From the data that follows, copy every line holding the string "enabled".

Dataset entries
+---+

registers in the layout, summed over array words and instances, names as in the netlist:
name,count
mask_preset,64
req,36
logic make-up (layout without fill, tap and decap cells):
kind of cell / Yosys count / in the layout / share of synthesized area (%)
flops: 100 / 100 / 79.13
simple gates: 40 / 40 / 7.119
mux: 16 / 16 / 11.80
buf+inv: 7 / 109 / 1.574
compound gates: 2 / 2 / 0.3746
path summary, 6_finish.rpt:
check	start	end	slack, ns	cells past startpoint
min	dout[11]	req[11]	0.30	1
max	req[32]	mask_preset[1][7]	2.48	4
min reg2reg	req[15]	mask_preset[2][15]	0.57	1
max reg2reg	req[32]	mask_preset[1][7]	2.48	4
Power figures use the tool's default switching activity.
--- src/io_consts.svh ---
`ifndef IO_CONSTS_SVH
`define IO_CONSTS_SVH

// width of a core data word and of the io bus
`define IO_WIDTH 16

// barrel slots in the core, slot 0 is the boot slot
`define IO_SLOTS 4

// sample ram geometry
`define SAMPLE_DEPTH 512 // words
`define SAMPLE_AW 9      // pointer bits, log2 of SAMPLE_DEPTH

// bit positions in a dev_flags write that preset the sample pointers
`define SAMPLE_SET_WR_BIT 11
`define SAMPLE_SET_RD_BIT 10

// all-ones mask loaded after any access that is not a mask preset
`define IO_MASK_ALL {`IO_WIDTH{1'b1}}

`endif

--- src/io_pkg.sv ---
`include "io_consts.svh"

package io_pkg;

  typedef logic [`IO_WIDTH-1:0]          io_word_t;    // one bus word
  typedef logic [$clog2(`IO_SLOTS)-1:0]  slot_t;       // hardware slot number
  typedef logic [`SAMPLE_AW-1:0]         sample_ptr_t; // sample ram pointer

  // one-hot io address, each name is the bit position of its device
  typedef enum logic [3:0] {
    dev_gpio,       // r/w gpio port
    dev_dir,        // r/w gpio direction, 1 drives the pin
    dev_led,        // r/w led register
    dev_spis,       // spi packet slave, reserved
    dev_spi2,       // second spi master, reserved
    dev_spi2_rdy,
    dev_spi,        // spi master, reserved
    dev_spi_rdy,
    dev_task1,      // slot 1 task xt
    dev_task2,      // slot 2 task xt
    dev_task3,      // slot 3 task xt
    dev_sample,     // sample ram data, auto-increment
    dev_uart,       // reserved
    dev_flags,      // status on read, sample pointer presets on write
    dev_task_fetch, // task fetch on read, slot kill on write
    dev_ticks_mask  // tick counter on read, mask preset on write
  } io_dev_e;

  // request as seen by the devices, one cycle after the core
  typedef struct packed {
    logic     rd;
    logic     wr;
    slot_t    slot;
    io_word_t addr;  // one-hot, zero when idle
    io_word_t wdata;
  } io_req_t;

endpackage
--- src/gpio_ports.sv ---
`timescale 1ns/100ps

module gpio_ports import io_pkg::*; (
  input  logic     clk,
  input  io_req_t  req,
  input  io_word_t iomask,
  input  io_word_t gpio_in,
  output io_word_t gpio_out,
  output io_word_t gpio_oe,
  output io_word_t led,
  output io_word_t gpio_rd,
  output io_word_t dir_rd
);

  logic wr_gpio;
  logic wr_dir;
  logic wr_led;

  // masked write, only bits set in mask take the new value
  function automatic io_word_t merge_masked(
    input io_word_t cur,
    input io_word_t wval,
    input io_word_t mask
  );
    return (wval & mask) | (cur & ~mask);
  endfunction

  assign wr_gpio = req.wr & req.addr[dev_gpio];
  assign wr_dir  = req.wr & req.addr[dev_dir];
  assign wr_led  = req.wr & req.addr[dev_led];

  // output latch, keeps its own value in masked-off bits
  always_ff @(posedge clk) begin
    if (wr_gpio) begin
      gpio_out <= merge_masked(gpio_out, req.wdata, iomask);
    end
  end

  // direction, 1 = output; shared ports can flip single bits
  always_ff @(posedge clk) begin
    if (wr_dir) begin
      gpio_oe <= merge_masked(gpio_oe, req.wdata, iomask);
    end
  end

  // leds double as semaphores under the mask
  always_ff @(posedge clk) begin
    if (wr_led) begin
      led <= merge_masked(led, req.wdata, iomask);
    end
  end

  // pin sample, one flop in from the pads
  always_ff @(posedge clk) begin
    gpio_rd <= gpio_in;
  end

  assign dir_rd = gpio_oe; // read back direction as written

endmodule
--- config.mk ---
export PLATFORM = sky130hd
export DESIGN_NAME = io_read_mux
export DESIGN_NICKNAME = d
export VERILOG_FILES = /design/src/io_pkg.sv /design/src/io_read_mux.sv
export VERILOG_INCLUDE_DIRS = /design/src
export SDC_FILE = /design/constraint.sdc
export NUM_CORES = 1
export LEC_CHECK = 0
export ABC_CLOCK_PERIOD_IN_PS = 1900
export BUFFER_PORTS_ARGS = -buffer_cell sky130_fd_sc_hd__buf_2
export CELL_PAD_IN_SITES_DETAIL_PLACEMENT = 0
export CELL_PAD_IN_SITES_GLOBAL_PLACEMENT = 2
export CORE_ASPECT_RATIO = 1.75
export CORE_MARGIN = 3
export CORE_UTILIZATION = 14
export DETAILED_ROUTE_END_ITERATION = 6
export GPL_ROUTABILITY_DRIVEN = 0
export PLACE_DENSITY = 0.84
export SYNTH_ARGS = -nofsm -noshare
export SYNTH_HDL_FRONTEND = slang
export SYNTH_SLANG_ARGS = --single-unit
--- constraint.sdc ---
create_clock -name clk -period 1.9 [get_ports clk]
set_clock_uncertainty 0.2 [all_clocks]
set_input_delay 0.38 -clock clk [delete_from_list [all_inputs] [get_ports clk]]
set_output_delay 0.38 -clock clk [all_outputs]
set_load 0.05 [all_outputs]
--- src/io_consts.svh ---
`ifndef IO_CONSTS_SVH
`define IO_CONSTS_SVH

// width of a core data word and of the io bus
`define IO_WIDTH 16

// barrel slots in the core, slot 0 is the boot slot
`define IO_SLOTS 4

// sample ram geometry
`define SAMPLE_DEPTH 512 // words
`define SAMPLE_AW 9      // pointer bits, log2 of SAMPLE_DEPTH

// bit positions in a dev_flags write that preset the sample pointers
`define SAMPLE_SET_WR_BIT 11
`define SAMPLE_SET_RD_BIT 10

// all-ones mask loaded after any access that is not a mask preset
`define IO_MASK_ALL {`IO_WIDTH{1'b1}}

`endif

--- src/io_pkg.sv ---
`include "io_consts.svh"

package io_pkg;

  typedef logic [`IO_WIDTH-1:0]          io_word_t;    // one bus word
  typedef logic [$clog2(`IO_SLOTS)-1:0]  slot_t;       // hardware slot number
  typedef logic [`SAMPLE_AW-1:0]         sample_ptr_t; // sample ram pointer

  // one-hot io address, each name is the bit position of its device
  typedef enum logic [3:0] {
    dev_gpio,       // r/w gpio port
    dev_dir,        // r/w gpio direction, 1 drives the pin
    dev_led,        // r/w led register
    dev_spis,       // spi packet slave, reserved
    dev_spi2,       // second spi master, reserved
    dev_spi2_rdy,
    dev_spi,        // spi master, reserved
    dev_spi_rdy,
    dev_task1,      // slot 1 task xt
    dev_task2,      // slot 2 task xt
    dev_task3,      // slot 3 task xt
    dev_sample,     // sample ram data, auto-increment
    dev_uart,       // reserved
    dev_flags,      // status on read, sample pointer presets on write
    dev_task_fetch, // task fetch on read, slot kill on write
    dev_ticks_mask  // tick counter on read, mask preset on write
  } io_dev_e;

  // request as seen by the devices, one cycle after the core
  typedef struct packed {
    logic     rd;
    logic     wr;
    slot_t    slot;
    io_word_t addr;  // one-hot, zero when idle
    io_word_t wdata;
  } io_req_t;

endpackage
===== src/rtl/edge_data_fetch_top.sv =====
module edge_data_fetch_top (
	input  logic                                    clock,
	input  logic                                    rstn,
	input  logic                                    enabled,
	input  logic [graph_fetch_pkg::ADDR_W-1:0]      data_base,
	input  logic                                    edge_job_valid,
	input  logic [graph_fetch_pkg::VERTEX_ID_W-1:0] edge_job_src,
	input  logic [graph_fetch_pkg::VERTEX_ID_W-1:0] edge_job_dest,
	output logic                                    edge_request,
	input  logic                                    edge_data_request,
	output logic                                    edge_data_valid,
	output logic [graph_fetch_pkg::VERTEX_ID_W-1:0] edge_data_dest,
	output logic [graph_fetch_pkg::DATA_W-1:0]      edge_data_value,
	output logic                                    edge_data_empty,
	output logic                                    wb_cyc,
	output logic                                    wb_stb,
	output logic [graph_fetch_pkg::ADDR_W-1:0]      wb_adr,
	input  logic [graph_fetch_pkg::DATA_W-1:0]      wb_dat_i,
	input  logic                                    wb_ack
);
	import graph_fetch_pkg::*;

	// Command path between control and master
	logic                   read_command_bus_request;
	logic                   read_command_bus_grant;
	logic                   read_command_valid;
	logic [ADDR_W-1:0]      read_command_address;
	logic [VERTEX_ID_W-1:0] read_command_dest;

	// Response path back into the edge data buffer
	logic                   read_response_valid;
	logic [VERTEX_ID_W-1:0] read_response_dest;
	logic [DATA_W-1:0]      read_response_data;

	edge_data_read_command_control u_control (
		.clock                   (clock),
		.rstn                    (rstn),
		.enabled                 (enabled),
		.data_base               (data_base),
		.edge_job_valid          (edge_job_valid),
		.edge_job_src            (edge_job_src),
		.edge_job_dest           (edge_job_dest),
		.edge_data_request       (edge_data_request),
		.read_command_bus_grant  (read_command_bus_grant),
		.read_response_valid     (read_response_valid),
		.read_response_dest      (read_response_dest),
		.read_response_data      (read_response_data),
		.edge_request            (edge_request),
		.edge_data_valid         (edge_data_valid),
		.edge_data_dest          (edge_data_dest),
		.edge_data_value         (edge_data_value),
		.edge_data_empty         (edge_data_empty),
		.read_command_bus_request(read_command_bus_request),
		.read_command_valid      (read_command_valid),
		.read_command_address    (read_command_address),
		.read_command_dest       (read_command_dest)
	);

	vertex_read_wb_master u_wb_master (
		.clock                   (clock),
		.rstn                    (rstn),
		.read_command_bus_request(read_command_bus_request),
		.read_command_valid      (read_command_valid),
		.read_command_address    (read_command_address),
		.read_command_dest       (read_command_dest),
		.wb_dat_i                (wb_dat_i),
		.wb_ack                  (wb_ack),
		.read_command_bus_grant  (read_command_bus_grant),
		.read_response_valid     (read_response_valid),
		.read_response_dest      (read_response_dest),
		.read_response_data      (read_response_data),
		.wb_cyc                  (wb_cyc),
		.wb_stb                  (wb_stb),
		.wb_adr                  (wb_adr)
	);

endmodule
## src/design/smc_lite_pkg.sv

```systemverilog
// Static memory controller lite, shared definitions
// Register layout, bus widths and strobe FSM states

package smc_lite_pkg;

  // --------------------
  // Bus widths
  localparam int APB_ADDR_W = 5;   // APB offset bits
  localparam int DATA_W     = 32;  // APB and memory data
  localparam int MEM_ADDR_W = 16;  // External word address

  // --------------------
  // Config register
  localparam logic [APB_ADDR_W-1:0] ADDR_CONFIG0 = 5'h00;

  localparam int RD_WAIT_LSB = 0;  // Read wait field
  localparam int WR_WAIT_LSB = 4;  // Write wait field
  localparam int WAIT_W      = 4;
  localparam int HOLD_BIT    = 8;  // Set for two-cycle hold

  // Read wait 1, write wait 1
  localparam logic [DATA_W-1:0] CFG_RESET     = 32'h0000_0011;
  localparam logic [DATA_W-1:0] CFG_USED_MASK = 32'h0000_01FF;  // Stored bits

  // --------------------
  // Strobe timing FSM
  typedef enum logic [1:0] {
    ST_IDLE   = 2'd0,  // Waiting for buffered request
    ST_SETUP  = 2'd1,  // cs only
    ST_ACCESS = 2'd2,  // oe or we active
    ST_HOLD   = 2'd3   // cs only, strobes released
  } smc_state_e;

endpackage

```

## src/design/smc_cfreg_lite.sv

```systemverilog
// Timing configuration register of the memory controller
// Holds the read and write wait states and the hold length
`timescale 1ns/100ps

module smc_cfreg_lite (
  input  logic                             pclk,
  input  logic                             rst_n,
  input  logic                             selreg,   // Decoded APB access
  input  logic                             pwrite,
  input  logic [smc_lite_pkg::DATA_W-1:0]  pwdata,
  output logic [smc_lite_pkg::DATA_W-1:0]  rdata,    // Zero when not selected
  output logic [smc_lite_pkg::WAIT_W-1:0]  rd_wait,
  output logic [smc_lite_pkg::WAIT_W-1:0]  wr_wait,
  output logic                             hold_long
);

  logic [smc_lite_pkg::DATA_W-1:0] cfg_q;  // Unused bits stay zero

  always_ff @(posedge pclk)
  begin
    if (!rst_n)
      cfg_q <= smc_lite_pkg::CFG_RESET;
    else if (selreg && pwrite)
      cfg_q <= pwdata & smc_lite_pkg::CFG_USED_MASK;
  end

  // Gated readback so the interface mux is a plain OR
  assign rdata = selreg ? (cfg_q & smc_lite_pkg::CFG_USED_MASK) : '0;

  // Field extraction
  assign rd_wait   = cfg_q[smc_lite_pkg::RD_WAIT_LSB +: smc_lite_pkg::WAIT_W];
  assign wr_wait   = cfg_q[smc_lite_pkg::WR_WAIT_LSB +: smc_lite_pkg::WAIT_W];
  assign hold_long = cfg_q[smc_lite_pkg::HOLD_BIT];

endmodule

```

## src/design/smc_apb_lite_if.sv

```systemverilog
// APB slave interface of the memory controller
// Decodes the register select and muxes read data
`timescale 1ns/100ps

module smc_apb_lite_if (
  input  logic                                pclk,
  input  logic                                rst_n,
  input  logic                                psel,
  input  logic                                penable,
  input  logic                                pwrite,
  input  logic [smc_lite_pkg::APB_ADDR_W-1:0] paddr,
  input  logic [smc_lite_pkg::DATA_W-1:0]     pwdata,
  output logic [smc_lite_pkg::DATA_W-1:0]     prdata,
  output logic [smc_lite_pkg::WAIT_W-1:0]     rd_wait,
  output logic [smc_lite_pkg::WAIT_W-1:0]     wr_wait,
  output logic                                hold_long
);

  logic                            selreg;  // Config register 0 selected
  logic [smc_lite_pkg::DATA_W-1:0] rdata0;  // Gated readback of register 0

  // --------------------
  // Address decode, access phase only
  always_comb
  begin
    selreg = 1'b0;
    if (psel && penable)
    begin
      if (paddr == smc_lite_pkg::ADDR_CONFIG0)
        selreg = 1'b1;
    end
  end

  smc_cfreg_lite i_cfreg0 (
    .pclk      (pclk),
    .rst_n     (rst_n),
    .selreg    (selreg),
    .pwrite    (pwrite),
    .pwdata    (pwdata),
    .rdata     (rdata0),
    .rd_wait   (rd_wait),
    .wr_wait   (wr_wait),
    .hold_long (hold_long)
  );

  // One register, so the OR mux collapses to it
  assign prdata = rdata0;

endmodule

```

## src/design/smc_req_buffer.sv

```systemverilog
// Stage 1, one-entry host request buffer
// Holds the next access while the strobe FSM is busy
`timescale 1ns/100ps

module smc_req_buffer (
  input  logic                                pclk,
  input  logic                                rst_n,
  input  logic                                req,        // One-cycle host pulse
  input  logic                                we,
  input  logic [smc_lite_pkg::MEM_ADDR_W-1:0] addr,
  input  logic [smc_lite_pkg::DATA_W-1:0]     wdata,
  input  logic                                take,       // FSM accepts entry
  output logic                                ready,
  output logic                                buf_valid,
  output logic                                buf_we,
  output logic [smc_lite_pkg::MEM_ADDR_W-1:0] buf_addr,
  output logic [smc_lite_pkg::DATA_W-1:0]     buf_wdata
);

  logic load;  // Accept a host request

  assign load  = req && !buf_valid;  // req while full is dropped
  assign ready = !buf_valid;

  // Valid flag
  always_ff @(posedge pclk)
  begin
    if (!rst_n)
      buf_valid <= 1'b0;
    else if (load)
      buf_valid <= 1'b1;
    else if (take)
      buf_valid <= 1'b0;  // Freed as the FSM starts the access
  end

  // Request payload latched on load
  always_ff @(posedge pclk)
  begin
    if (load)
    begin
      buf_we    <= we;
      buf_addr  <= addr;
      buf_wdata <= wdata;
    end
  end

endmodule

```

## src/design/smc_strobe_fsm.sv

```systemverilog
// Stage 2, strobe timing FSM
// Setup, access and hold phases with programmed wait states
`timescale 1ns/100ps

module smc_strobe_fsm (
  input  logic                                pclk,
  input  logic                                rst_n,
  input  logic                                buf_valid,
  input  logic                                buf_we,
  input  logic [smc_lite_pkg::MEM_ADDR_W-1:0] buf_addr,
  input  logic [smc_lite_pkg::DATA_W-1:0]     buf_wdata,
  input  logic [smc_lite_pkg::WAIT_W-1:0]     rd_wait,
  input  logic [smc_lite_pkg::WAIT_W-1:0]     wr_wait,
  input  logic                                hold_long,
  output logic                                take,      // Leaving ST_IDLE
  output logic                                cs_act,
  output logic                                oe_act,
  output logic                                we_act,
  output logic                                acc_we,
  output logic [smc_lite_pkg::MEM_ADDR_W-1:0] acc_addr,
  output logic [smc_lite_pkg::DATA_W-1:0]     acc_wdata,
  output logic                                last       // Final hold cycle
);

  smc_lite_pkg::smc_state_e state_q;
  logic [smc_lite_pkg::WAIT_W-1:0] cnt_q;   // Phase down-counter
  logic                            hold_q;  // Hold length latched at take

  assign take = (state_q == smc_lite_pkg::ST_IDLE) && buf_valid;

  // --------------------
  // State and counter
  always_ff @(posedge pclk)
  begin
    if (!rst_n)
    begin
      state_q <= smc_lite_pkg::ST_IDLE;
      cnt_q   <= '0;
      hold_q  <= 1'b0;
    end
    else
    begin
      case (state_q)
        smc_lite_pkg::ST_IDLE:
        begin
          if (take)
          begin
            state_q <= smc_lite_pkg::ST_SETUP;
            cnt_q   <= buf_we ? wr_wait : rd_wait;  // Config sampled here
            hold_q  <= hold_long;
          end
        end
        smc_lite_pkg::ST_SETUP:
          state_q <= smc_lite_pkg::ST_ACCESS;  // Always one cycle
        smc_lite_pkg::ST_ACCESS:
        begin
          // wait + 1 cycles in this phase
          if (cnt_q == '0)
          begin
            state_q <= smc_lite_pkg::ST_HOLD;
            cnt_q   <= {{(smc_lite_pkg::WAIT_W-1){1'b0}}, hold_q};
          end
          else
            cnt_q <= cnt_q - 1'b1;
        end
        smc_lite_pkg::ST_HOLD:
        begin
          if (cnt_q == '0)
            state_q <= smc_lite_pkg::ST_IDLE;
          else
            cnt_q <= cnt_q - 1'b1;  // Second hold cycle
        end
        default:
          state_q <= smc_lite_pkg::ST_IDLE;
      endcase
    end
  end

  // Access payload, held until the next take
  always_ff @(posedge pclk)
  begin
    if (take)
    begin
      acc_we    <= buf_we;
      acc_addr  <= buf_addr;
      acc_wdata <= buf_wdata;
    end
  end

  // --------------------
  // Strobe decode
  assign cs_act = (state_q != smc_lite_pkg::ST_IDLE);
  assign oe_act = (state_q == smc_lite_pkg::ST_ACCESS) && !acc_we;
  assign we_act = (state_q == smc_lite_pkg::ST_ACCESS) && acc_we;
  assign last   = (state_q == smc_lite_pkg::ST_HOLD) && (cnt_q == '0);

endmodule

```

## src/design/smc_mem_port.sv

```systemverilog
// Stage 3, external memory pin stage
// Registered active-low strobes, read capture and done pulse
`timescale 1ns/100ps

module smc_mem_port (
  input  logic                                pclk,
  input  logic                                rst_n,
  input  logic                                cs_act,
  input  logic                                oe_act,
  input  logic                                we_act,
  input  logic                                acc_we,
  input  logic                                last,
  input  logic [smc_lite_pkg::MEM_ADDR_W-1:0] acc_addr,
  input  logic [smc_lite_pkg::DATA_W-1:0]     acc_wdata,
  input  logic [smc_lite_pkg::DATA_W-1:0]     mem_din,
  output logic                                mem_cs_n,
  output logic                                mem_oe_n,
  output logic                                mem_we_n,
  output logic [smc_lite_pkg::MEM_ADDR_W-1:0] mem_addr,
  output logic [smc_lite_pkg::DATA_W-1:0]     mem_dout,
  output logic [smc_lite_pkg::DATA_W-1:0]     rdata,
  output logic                                done
);

  logic rd_capture;  // Edge where mem_oe_n rises

  // Pin oe still low but FSM has left ST_ACCESS
  assign rd_capture = !mem_oe_n && !oe_act && !acc_we;

  // --------------------
  // Control pins, one cycle behind the FSM
  always_ff @(posedge pclk)
  begin
    if (!rst_n)
    begin
      mem_cs_n <= 1'b1;
      mem_oe_n <= 1'b1;
      mem_we_n <= 1'b1;
      done     <= 1'b0;
    end
    else
    begin
      mem_cs_n <= !cs_act;
      mem_oe_n <= !oe_act;
      mem_we_n <= !we_act;
      done     <= last;  // One cycle after the final hold
    end
  end

  // Address, write data and read capture
  always_ff @(posedge pclk)
  begin
    mem_addr <= acc_addr;
    mem_dout <= acc_wdata;
    if (rd_capture)
      rdata <= mem_din;
  end

endmodule

```

## src/design/smc_lite.sv

```systemverilog
// Lite static memory controller top level
// APB config port plus request buffer, strobe FSM and pin stage
`timescale 1ns/100ps

module smc_lite (
  input  logic                                pclk,
  input  logic                                rst_n,
  // APB
  input  logic                                psel,
  input  logic                                penable,
  input  logic                                pwrite,
  input  logic [smc_lite_pkg::APB_ADDR_W-1:0] paddr,
  input  logic [smc_lite_pkg::DATA_W-1:0]     pwdata,
  output logic [smc_lite_pkg::DATA_W-1:0]     prdata,
  // Host
  input  logic                                req,
  input  logic                                we,
  input  logic [smc_lite_pkg::MEM_ADDR_W-1:0] addr,
  input  logic [smc_lite_pkg::DATA_W-1:0]     wdata,
  output logic                                ready,
  output logic [smc_lite_pkg::DATA_W-1:0]     rdata,
  output logic                                done,
  // External memory
  output logic                                mem_cs_n,
  output logic                                mem_oe_n,
  output logic                                mem_we_n,
  output logic [smc_lite_pkg::MEM_ADDR_W-1:0] mem_addr,
  output logic [smc_lite_pkg::DATA_W-1:0]     mem_dout,
  input  logic [smc_lite_pkg::DATA_W-1:0]     mem_din
);

  // --------------------
  // Internal nets
  logic [smc_lite_pkg::WAIT_W-1:0]     rd_wait;
  logic [smc_lite_pkg::WAIT_W-1:0]     wr_wait;
  logic                                hold_long;
  logic                                take;
  logic                                buf_valid;
  logic                                buf_we;
  logic [smc_lite_pkg::MEM_ADDR_W-1:0] buf_addr;
  logic [smc_lite_pkg::DATA_W-1:0]     buf_wdata;
  logic                                cs_act;
  logic                                oe_act;
  logic                                we_act;
  logic                                acc_we;
  logic [smc_lite_pkg::MEM_ADDR_W-1:0] acc_addr;
  logic [smc_lite_pkg::DATA_W-1:0]     acc_wdata;
  logic                                last;

  smc_apb_lite_if i_apb_if (
    .pclk      (pclk),
    .rst_n     (rst_n),
    .psel      (psel),
    .penable   (penable),
    .pwrite    (pwrite),
    .paddr     (paddr),
    .pwdata    (pwdata),
    .prdata    (prdata),
    .rd_wait   (rd_wait),
    .wr_wait   (wr_wait),
    .hold_long (hold_long)
  );

  // Stage 1
  smc_req_buffer i_req_buffer (
    .pclk      (pclk),
    .rst_n     (rst_n),
    .req       (req),
    .we        (we),
    .addr      (addr),
    .wdata     (wdata),
    .take      (take),
    .ready     (ready),
    .buf_valid (buf_valid),
    .buf_we    (buf_we),
    .buf_addr  (buf_addr),
    .buf_wdata (buf_wdata)
  );

  // Stage 2
  smc_strobe_fsm i_strobe_fsm (
    .pclk      (pclk),
    .rst_n     (rst_n),
    .buf_valid (buf_valid),
    .buf_we    (buf_we),
    .buf_addr  (buf_addr),
    .buf_wdata (buf_wdata),
    .rd_wait   (rd_wait),
    .wr_wait   (wr_wait),
    .hold_long (hold_long),
    .take      (take),
    .cs_act    (cs_act),
    .oe_act    (oe_act),
    .we_act    (we_act),
    .acc_we    (acc_we),
    .acc_addr  (acc_addr),
    .acc_wdata (acc_wdata),
    .last      (last)
  );

  // Stage 3
  smc_mem_port i_mem_port (
    .pclk      (pclk),
    .rst_n     (rst_n),
    .cs_act    (cs_act),
    .oe_act    (oe_act),
    .we_act    (we_act),
    .acc_we    (acc_we),
    .last      (last),
    .acc_addr  (acc_addr),
    .acc_wdata (acc_wdata),
    .mem_din   (mem_din),
    .mem_cs_n  (mem_cs_n),
    .mem_oe_n  (mem_oe_n),
    .mem_we_n  (mem_we_n),
    .mem_addr  (mem_addr),
    .mem_dout  (mem_dout),
    .rdata     (rdata),
    .done      (done)
  );

endmodule

```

+---+

#### Response for this exercise:
	input  logic                                    enabled,
		.enabled                 (enabled),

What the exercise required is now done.